[Start of section]
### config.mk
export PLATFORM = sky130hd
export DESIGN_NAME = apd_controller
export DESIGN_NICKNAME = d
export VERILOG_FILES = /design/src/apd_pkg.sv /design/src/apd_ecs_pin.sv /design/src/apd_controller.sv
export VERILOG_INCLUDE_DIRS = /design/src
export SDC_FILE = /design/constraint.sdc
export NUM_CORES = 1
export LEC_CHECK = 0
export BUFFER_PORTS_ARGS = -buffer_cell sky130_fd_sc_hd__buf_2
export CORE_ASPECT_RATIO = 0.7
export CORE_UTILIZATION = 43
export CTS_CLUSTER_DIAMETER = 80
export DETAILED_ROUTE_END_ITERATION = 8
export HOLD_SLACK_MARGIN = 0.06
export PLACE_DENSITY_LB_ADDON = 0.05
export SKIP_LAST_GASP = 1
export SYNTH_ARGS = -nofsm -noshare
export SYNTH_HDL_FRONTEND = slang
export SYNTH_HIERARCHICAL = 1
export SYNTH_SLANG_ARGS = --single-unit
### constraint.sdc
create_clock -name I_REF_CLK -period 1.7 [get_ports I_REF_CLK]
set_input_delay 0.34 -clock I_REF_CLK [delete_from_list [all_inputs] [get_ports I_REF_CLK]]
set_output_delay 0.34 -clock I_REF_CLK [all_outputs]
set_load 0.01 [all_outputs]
[End of section]
[Start of section]
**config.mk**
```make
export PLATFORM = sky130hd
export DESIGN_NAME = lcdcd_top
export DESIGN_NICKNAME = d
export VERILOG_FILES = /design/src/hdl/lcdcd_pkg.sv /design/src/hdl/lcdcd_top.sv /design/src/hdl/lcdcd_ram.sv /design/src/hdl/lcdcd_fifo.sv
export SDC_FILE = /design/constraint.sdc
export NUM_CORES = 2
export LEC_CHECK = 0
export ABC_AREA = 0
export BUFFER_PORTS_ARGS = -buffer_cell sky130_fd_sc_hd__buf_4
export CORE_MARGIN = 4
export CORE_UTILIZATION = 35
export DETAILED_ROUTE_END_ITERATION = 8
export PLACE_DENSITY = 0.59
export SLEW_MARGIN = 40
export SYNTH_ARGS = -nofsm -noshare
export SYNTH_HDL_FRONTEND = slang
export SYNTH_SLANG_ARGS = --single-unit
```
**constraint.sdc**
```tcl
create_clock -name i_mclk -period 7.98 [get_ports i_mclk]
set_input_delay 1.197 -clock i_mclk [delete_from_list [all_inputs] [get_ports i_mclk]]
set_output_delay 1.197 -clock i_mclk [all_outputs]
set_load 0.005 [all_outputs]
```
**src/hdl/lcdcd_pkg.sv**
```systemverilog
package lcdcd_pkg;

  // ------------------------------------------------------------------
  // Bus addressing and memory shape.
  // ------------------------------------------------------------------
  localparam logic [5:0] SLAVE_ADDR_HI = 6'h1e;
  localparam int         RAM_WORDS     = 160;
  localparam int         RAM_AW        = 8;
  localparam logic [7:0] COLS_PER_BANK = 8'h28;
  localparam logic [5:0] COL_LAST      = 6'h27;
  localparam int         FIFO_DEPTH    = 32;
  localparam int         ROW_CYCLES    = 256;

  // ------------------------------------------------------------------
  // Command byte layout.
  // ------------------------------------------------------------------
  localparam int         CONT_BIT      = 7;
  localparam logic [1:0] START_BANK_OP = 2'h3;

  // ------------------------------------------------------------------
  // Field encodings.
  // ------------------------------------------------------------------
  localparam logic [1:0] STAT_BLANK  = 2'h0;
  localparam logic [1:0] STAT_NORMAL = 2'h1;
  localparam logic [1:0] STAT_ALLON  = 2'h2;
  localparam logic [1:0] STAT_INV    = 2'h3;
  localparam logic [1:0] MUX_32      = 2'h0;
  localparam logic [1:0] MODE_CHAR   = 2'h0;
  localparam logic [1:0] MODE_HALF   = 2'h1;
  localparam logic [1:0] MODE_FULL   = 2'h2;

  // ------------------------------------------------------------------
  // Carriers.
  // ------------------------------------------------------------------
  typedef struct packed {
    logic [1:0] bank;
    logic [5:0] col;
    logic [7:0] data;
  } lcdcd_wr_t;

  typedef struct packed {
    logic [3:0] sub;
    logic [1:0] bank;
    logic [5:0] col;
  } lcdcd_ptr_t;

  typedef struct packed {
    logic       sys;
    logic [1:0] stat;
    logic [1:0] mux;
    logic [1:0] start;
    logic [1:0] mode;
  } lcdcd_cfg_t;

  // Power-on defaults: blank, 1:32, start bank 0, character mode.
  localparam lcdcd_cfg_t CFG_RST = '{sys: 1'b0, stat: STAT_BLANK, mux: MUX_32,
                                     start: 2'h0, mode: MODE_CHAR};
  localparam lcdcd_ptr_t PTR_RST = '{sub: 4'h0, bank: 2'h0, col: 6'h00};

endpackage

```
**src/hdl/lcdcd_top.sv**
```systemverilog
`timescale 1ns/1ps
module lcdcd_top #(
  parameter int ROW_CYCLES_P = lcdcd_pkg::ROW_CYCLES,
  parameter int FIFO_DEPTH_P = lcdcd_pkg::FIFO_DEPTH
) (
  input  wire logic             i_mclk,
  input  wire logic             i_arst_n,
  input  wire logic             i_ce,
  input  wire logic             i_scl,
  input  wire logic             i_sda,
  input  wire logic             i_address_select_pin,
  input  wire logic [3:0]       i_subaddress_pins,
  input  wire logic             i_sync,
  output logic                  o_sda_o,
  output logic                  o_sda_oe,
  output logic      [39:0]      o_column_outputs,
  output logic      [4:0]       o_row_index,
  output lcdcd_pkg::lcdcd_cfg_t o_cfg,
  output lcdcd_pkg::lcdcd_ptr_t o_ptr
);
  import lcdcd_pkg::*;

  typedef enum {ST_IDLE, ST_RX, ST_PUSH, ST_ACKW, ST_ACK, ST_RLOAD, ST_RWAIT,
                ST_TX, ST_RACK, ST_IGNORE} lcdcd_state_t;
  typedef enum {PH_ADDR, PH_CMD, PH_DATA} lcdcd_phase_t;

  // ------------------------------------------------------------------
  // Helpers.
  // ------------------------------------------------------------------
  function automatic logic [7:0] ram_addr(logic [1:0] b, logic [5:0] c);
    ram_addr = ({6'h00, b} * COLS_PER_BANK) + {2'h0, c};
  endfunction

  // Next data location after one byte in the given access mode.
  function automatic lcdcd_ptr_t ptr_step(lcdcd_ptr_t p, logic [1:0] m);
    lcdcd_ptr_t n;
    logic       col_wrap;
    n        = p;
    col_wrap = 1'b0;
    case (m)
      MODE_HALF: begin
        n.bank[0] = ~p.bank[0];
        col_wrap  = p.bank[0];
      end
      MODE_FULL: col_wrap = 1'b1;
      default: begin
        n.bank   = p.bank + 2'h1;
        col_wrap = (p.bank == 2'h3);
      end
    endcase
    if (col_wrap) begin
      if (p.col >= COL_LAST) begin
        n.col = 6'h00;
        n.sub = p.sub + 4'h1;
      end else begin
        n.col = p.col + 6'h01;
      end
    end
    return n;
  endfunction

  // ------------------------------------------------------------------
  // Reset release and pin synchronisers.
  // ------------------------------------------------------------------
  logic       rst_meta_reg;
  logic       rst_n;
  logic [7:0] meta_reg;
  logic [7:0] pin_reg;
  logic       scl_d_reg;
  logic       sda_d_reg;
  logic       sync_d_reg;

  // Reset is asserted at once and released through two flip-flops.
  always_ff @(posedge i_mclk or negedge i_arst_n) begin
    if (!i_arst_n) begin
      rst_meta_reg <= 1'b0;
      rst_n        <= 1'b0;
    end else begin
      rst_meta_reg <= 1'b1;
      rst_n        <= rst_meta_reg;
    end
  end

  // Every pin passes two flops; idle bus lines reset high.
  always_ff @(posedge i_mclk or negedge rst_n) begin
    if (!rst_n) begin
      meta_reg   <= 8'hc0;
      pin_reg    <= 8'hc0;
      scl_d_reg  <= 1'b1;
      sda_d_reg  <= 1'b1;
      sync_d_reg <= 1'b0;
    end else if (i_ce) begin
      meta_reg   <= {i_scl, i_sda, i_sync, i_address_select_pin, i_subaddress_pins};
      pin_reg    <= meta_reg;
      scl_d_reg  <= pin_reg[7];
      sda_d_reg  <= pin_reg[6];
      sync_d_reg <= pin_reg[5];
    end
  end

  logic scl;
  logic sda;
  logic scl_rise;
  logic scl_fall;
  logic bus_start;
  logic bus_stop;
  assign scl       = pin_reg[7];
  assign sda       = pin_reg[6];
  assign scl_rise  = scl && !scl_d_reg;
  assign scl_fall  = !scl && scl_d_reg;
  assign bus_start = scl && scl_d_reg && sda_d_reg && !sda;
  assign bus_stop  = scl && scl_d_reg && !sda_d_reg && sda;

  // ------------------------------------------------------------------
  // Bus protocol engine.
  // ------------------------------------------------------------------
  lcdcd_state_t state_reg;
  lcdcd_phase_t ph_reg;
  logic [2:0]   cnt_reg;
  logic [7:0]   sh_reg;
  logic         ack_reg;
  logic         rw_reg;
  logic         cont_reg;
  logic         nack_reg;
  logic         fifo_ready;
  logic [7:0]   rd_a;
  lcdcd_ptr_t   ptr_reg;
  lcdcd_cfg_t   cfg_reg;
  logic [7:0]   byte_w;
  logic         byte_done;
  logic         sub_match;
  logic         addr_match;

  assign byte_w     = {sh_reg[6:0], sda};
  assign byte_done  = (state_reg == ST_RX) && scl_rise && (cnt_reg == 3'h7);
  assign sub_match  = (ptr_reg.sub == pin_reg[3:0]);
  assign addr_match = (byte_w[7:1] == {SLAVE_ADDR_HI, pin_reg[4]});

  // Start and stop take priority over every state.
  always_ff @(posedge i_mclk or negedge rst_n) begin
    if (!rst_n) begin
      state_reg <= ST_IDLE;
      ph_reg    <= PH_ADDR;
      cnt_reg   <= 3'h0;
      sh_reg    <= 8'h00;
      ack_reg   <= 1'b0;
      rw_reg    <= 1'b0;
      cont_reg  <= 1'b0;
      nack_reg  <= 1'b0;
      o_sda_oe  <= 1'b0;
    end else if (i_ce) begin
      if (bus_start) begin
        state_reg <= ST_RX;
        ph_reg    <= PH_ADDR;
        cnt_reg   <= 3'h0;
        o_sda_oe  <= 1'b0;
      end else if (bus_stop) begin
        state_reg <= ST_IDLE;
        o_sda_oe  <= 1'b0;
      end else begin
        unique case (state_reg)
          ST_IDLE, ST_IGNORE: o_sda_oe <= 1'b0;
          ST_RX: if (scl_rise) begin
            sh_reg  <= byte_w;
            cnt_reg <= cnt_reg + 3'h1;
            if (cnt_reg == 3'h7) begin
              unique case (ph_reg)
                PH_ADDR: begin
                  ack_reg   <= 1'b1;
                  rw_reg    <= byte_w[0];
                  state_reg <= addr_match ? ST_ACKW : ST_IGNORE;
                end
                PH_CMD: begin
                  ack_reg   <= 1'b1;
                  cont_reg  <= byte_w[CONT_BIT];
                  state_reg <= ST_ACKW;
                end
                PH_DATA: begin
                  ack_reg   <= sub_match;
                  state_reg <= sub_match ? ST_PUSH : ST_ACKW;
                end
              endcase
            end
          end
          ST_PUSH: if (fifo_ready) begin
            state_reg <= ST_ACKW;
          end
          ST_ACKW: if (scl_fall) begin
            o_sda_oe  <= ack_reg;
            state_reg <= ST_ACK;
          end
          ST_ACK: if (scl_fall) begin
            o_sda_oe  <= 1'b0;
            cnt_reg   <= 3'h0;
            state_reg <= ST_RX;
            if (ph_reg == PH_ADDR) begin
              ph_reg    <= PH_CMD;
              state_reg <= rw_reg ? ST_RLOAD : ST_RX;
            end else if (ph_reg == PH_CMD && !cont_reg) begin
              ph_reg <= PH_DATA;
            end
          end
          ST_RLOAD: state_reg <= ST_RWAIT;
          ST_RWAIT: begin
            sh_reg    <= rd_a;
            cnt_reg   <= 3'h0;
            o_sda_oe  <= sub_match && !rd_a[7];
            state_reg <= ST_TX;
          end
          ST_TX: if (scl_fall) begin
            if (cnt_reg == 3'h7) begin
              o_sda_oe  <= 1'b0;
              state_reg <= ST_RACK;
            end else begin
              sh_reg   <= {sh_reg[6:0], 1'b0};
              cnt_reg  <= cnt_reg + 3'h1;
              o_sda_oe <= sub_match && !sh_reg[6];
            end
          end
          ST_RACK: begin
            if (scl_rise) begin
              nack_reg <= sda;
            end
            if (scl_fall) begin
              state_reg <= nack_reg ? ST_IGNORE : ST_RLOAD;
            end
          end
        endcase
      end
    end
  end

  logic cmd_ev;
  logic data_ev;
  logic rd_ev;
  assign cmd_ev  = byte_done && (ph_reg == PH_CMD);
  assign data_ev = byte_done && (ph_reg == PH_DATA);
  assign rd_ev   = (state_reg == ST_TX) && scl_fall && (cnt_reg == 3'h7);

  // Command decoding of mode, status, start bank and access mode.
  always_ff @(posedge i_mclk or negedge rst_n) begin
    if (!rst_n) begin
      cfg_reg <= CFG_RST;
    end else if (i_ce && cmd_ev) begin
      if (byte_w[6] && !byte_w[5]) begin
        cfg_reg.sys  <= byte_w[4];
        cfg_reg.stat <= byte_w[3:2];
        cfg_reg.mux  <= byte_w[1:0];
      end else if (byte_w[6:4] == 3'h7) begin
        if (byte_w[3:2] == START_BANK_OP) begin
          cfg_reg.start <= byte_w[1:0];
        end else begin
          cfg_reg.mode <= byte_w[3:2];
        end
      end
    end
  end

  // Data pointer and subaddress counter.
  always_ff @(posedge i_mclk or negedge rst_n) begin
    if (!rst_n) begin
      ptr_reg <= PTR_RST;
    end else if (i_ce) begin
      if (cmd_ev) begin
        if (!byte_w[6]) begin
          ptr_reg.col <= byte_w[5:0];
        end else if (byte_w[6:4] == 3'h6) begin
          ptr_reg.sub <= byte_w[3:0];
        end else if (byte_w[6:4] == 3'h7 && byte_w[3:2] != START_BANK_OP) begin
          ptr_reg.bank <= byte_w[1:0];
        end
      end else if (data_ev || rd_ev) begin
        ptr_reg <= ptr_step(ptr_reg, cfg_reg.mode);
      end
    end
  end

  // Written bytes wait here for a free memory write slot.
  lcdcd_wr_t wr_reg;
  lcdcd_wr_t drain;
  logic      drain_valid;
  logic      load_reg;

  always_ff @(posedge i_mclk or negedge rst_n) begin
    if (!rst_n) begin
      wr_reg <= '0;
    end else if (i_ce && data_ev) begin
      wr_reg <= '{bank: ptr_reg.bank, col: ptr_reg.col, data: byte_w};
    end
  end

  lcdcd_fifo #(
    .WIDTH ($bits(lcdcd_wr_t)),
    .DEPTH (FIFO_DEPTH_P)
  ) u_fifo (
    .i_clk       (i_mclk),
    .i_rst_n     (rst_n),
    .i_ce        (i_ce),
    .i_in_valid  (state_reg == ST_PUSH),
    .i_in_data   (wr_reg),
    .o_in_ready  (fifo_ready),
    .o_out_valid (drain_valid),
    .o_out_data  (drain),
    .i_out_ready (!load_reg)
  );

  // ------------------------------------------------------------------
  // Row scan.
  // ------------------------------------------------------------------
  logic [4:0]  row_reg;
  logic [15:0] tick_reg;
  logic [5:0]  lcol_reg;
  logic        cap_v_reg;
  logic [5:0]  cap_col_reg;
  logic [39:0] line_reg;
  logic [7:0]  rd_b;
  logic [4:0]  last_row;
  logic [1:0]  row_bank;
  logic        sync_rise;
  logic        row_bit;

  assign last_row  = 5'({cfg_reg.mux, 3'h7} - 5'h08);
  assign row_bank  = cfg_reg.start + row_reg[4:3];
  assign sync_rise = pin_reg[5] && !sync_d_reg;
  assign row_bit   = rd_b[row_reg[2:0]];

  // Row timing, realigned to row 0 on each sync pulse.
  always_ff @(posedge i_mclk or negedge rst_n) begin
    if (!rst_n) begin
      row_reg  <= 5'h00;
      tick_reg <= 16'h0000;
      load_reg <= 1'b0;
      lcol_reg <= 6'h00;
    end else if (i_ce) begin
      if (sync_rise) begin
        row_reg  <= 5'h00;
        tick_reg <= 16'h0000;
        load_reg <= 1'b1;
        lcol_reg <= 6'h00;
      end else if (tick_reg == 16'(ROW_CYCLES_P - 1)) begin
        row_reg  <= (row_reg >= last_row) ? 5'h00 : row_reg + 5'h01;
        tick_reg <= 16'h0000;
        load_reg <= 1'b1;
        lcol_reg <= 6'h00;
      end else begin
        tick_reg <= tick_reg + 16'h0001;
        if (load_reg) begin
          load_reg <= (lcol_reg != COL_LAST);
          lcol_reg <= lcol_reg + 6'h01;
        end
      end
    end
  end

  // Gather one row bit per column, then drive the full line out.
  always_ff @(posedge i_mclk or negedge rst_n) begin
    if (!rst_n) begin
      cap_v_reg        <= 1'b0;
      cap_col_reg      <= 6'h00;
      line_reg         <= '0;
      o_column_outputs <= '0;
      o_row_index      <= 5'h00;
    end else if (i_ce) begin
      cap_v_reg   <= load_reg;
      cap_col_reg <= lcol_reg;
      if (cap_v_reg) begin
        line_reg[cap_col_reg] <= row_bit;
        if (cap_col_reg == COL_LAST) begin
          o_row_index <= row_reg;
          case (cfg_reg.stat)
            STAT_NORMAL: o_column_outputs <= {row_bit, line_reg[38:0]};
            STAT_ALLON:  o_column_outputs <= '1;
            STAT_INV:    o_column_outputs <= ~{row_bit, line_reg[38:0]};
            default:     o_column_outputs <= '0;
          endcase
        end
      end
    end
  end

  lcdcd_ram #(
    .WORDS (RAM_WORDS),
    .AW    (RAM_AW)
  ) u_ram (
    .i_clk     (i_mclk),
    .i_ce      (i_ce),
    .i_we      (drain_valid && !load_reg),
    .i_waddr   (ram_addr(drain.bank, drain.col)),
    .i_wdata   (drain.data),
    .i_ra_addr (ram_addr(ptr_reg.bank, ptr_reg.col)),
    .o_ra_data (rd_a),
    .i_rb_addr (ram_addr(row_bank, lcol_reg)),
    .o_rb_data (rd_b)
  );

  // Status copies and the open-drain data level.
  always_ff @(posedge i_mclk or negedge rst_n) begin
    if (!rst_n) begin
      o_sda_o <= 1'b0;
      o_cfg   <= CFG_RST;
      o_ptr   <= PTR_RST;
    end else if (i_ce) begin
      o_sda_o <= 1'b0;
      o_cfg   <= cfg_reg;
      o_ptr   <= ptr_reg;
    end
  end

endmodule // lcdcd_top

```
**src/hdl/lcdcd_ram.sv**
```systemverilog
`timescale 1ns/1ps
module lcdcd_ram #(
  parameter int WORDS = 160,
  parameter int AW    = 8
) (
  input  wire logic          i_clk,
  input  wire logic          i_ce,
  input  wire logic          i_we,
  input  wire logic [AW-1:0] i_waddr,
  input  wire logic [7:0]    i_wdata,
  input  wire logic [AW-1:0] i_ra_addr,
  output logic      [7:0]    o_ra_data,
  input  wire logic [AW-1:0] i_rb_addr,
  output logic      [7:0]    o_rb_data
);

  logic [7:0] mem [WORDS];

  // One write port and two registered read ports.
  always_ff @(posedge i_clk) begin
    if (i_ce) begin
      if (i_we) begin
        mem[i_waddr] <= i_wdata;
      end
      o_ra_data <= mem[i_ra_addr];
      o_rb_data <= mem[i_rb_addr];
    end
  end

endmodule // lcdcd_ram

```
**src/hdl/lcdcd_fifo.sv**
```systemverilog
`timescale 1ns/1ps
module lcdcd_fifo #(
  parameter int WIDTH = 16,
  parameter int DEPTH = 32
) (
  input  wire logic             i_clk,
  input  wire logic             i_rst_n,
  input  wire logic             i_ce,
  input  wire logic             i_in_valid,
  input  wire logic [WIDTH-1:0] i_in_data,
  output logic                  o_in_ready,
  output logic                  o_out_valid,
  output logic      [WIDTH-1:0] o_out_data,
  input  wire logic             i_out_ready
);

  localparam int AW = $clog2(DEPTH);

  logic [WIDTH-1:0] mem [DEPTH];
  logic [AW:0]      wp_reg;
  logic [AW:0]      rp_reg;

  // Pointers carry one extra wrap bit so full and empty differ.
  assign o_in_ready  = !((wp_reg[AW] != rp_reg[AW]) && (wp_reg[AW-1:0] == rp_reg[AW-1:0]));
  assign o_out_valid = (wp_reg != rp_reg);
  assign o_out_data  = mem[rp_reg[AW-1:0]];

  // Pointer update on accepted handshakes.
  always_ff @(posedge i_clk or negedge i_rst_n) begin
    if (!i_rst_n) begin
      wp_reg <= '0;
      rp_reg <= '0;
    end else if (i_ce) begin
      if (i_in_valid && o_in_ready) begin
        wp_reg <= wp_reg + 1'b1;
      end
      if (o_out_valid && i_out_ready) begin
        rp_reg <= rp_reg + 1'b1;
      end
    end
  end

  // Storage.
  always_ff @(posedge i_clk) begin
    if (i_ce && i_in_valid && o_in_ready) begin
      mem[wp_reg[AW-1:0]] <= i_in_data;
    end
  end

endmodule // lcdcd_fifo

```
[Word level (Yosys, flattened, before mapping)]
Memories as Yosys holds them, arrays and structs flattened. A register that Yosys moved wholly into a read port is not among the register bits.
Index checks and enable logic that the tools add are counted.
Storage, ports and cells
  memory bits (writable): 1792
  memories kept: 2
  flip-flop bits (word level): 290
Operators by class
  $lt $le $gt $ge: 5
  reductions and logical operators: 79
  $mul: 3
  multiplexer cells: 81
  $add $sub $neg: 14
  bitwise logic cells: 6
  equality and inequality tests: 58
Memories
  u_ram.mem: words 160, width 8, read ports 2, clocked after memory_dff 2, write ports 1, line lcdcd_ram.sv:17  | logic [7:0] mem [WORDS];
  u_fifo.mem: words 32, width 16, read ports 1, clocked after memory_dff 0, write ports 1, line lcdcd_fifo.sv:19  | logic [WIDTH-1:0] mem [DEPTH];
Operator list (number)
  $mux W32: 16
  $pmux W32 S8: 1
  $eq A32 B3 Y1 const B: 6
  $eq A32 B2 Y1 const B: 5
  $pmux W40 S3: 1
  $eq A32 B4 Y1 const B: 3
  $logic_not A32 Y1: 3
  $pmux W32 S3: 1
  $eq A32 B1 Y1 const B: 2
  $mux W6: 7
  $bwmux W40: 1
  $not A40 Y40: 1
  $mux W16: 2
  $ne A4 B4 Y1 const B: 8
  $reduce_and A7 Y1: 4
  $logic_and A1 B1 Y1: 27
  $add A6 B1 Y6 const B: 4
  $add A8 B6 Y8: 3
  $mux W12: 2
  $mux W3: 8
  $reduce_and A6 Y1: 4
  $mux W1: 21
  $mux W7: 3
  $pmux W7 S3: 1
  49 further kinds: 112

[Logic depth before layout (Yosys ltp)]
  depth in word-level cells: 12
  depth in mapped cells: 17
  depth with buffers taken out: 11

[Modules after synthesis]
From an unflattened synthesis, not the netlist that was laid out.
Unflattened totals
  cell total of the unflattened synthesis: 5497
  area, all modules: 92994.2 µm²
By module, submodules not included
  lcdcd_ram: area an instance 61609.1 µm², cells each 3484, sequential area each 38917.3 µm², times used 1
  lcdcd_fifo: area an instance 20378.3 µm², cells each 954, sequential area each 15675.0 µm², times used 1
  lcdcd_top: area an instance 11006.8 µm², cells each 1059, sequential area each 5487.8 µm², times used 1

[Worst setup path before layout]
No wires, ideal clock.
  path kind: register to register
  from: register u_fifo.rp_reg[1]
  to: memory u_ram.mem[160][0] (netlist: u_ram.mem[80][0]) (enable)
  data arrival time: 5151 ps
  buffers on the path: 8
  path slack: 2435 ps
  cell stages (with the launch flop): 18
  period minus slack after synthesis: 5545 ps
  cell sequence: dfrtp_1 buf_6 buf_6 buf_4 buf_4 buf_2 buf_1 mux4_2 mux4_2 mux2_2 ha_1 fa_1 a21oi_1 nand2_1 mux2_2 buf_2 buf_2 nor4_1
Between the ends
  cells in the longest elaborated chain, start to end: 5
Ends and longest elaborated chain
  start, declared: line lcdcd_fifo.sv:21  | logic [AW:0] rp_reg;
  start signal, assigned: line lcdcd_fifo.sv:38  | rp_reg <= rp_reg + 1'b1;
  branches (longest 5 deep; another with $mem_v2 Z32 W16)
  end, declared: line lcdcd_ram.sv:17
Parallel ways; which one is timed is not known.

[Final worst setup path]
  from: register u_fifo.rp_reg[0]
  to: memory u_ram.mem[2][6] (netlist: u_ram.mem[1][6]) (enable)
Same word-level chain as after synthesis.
[End of section]
### [ASSIGNED TASK]
Reproduce exactly the lines of the records above from the one with "export HOLD_SLACK_MARGIN = 0.06" to the one with "set_load 0.01 [all_outputs]", both included, and leave out everything else.

### [EXERCISE SOLUTION]
export HOLD_SLACK_MARGIN = 0.06
export PLACE_DENSITY_LB_ADDON = 0.05
export SKIP_LAST_GASP = 1
export SYNTH_ARGS = -nofsm -noshare
export SYNTH_HDL_FRONTEND = slang
export SYNTH_HIERARCHICAL = 1
export SYNTH_SLANG_ARGS = --single-unit
### constraint.sdc
create_clock -name I_REF_CLK -period 1.7 [get_ports I_REF_CLK]
set_input_delay 0.34 -clock I_REF_CLK [delete_from_list [all_inputs] [get_ports I_REF_CLK]]
set_output_delay 0.34 -clock I_REF_CLK [all_outputs]
set_load 0.01 [all_outputs]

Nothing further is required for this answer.